Converting traditional SEG-Y formats to MDIO begins with ingesting all trace headers and then compressing them without any loss. All the trace data is then chunked/bricked for fast random access and can be compressed in a lossless or a lossy manner as decided by the user and data requirements. Requests for inlines, crosslines, depth/time slices, or headers become very fast because of the newly chunked data. As seen in Figure 1, these storage advantages dramatically increase the speed at which the data can be visualized and quality controlled, enabling tensor and image-based machine learning and massively parallel high-performance computing tasks.

Figure 1. Data visualization shows how bricked, and chunked seismic data can be used to speed visualization and perform machine learning at revolutionary speeds.

Benefits of MDIO

MDIO saves interpretation time, simplifies workflows, and minimizes storage space while streamlining data management pipelines. Since MDIO as a format is agnostic to the storage backend (filesystems, object stores, etc.), computational workflows run faster in the cloud than in on-premise datacenters.
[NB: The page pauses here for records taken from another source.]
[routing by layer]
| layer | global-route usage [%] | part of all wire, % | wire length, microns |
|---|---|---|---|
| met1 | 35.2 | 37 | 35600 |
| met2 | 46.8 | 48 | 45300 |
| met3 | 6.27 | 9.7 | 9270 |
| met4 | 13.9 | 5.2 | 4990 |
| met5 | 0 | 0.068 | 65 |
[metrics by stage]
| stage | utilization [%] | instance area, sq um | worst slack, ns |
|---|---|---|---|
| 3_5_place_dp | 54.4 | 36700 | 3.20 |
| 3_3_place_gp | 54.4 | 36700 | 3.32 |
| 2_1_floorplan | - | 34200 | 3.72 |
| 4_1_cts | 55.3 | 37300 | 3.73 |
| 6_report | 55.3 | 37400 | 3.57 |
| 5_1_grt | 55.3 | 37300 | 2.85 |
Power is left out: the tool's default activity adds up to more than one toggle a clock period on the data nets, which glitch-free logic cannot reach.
As time is saved, so are storage and processing costs. MDIO allows for 20-30% less storage space requirements, with lossless compression, compared to SEG-Y, either on-prem or in the cloud. When lossy compression is acceptable, those storage savings could be increased to around 60-70%, and sometimes even touching 90%. The savings in storage space often correspond directly to cost savings.

The MDIO was built with flexibility in mind. Industries that need to quickly and efficiently store and process multidimensional data can benefit from the savings and efficiency afforded. Those with ambitions of employing machine learning in their workflows will drastically reduce the time spent managing data.

MDIO is made accessible to the broader energy exploration developer community through the Python language. Users include data managers, academics, data scientists, and software developers. They can use MDIO to source the data faster, making implementation in their workflows and software seamless.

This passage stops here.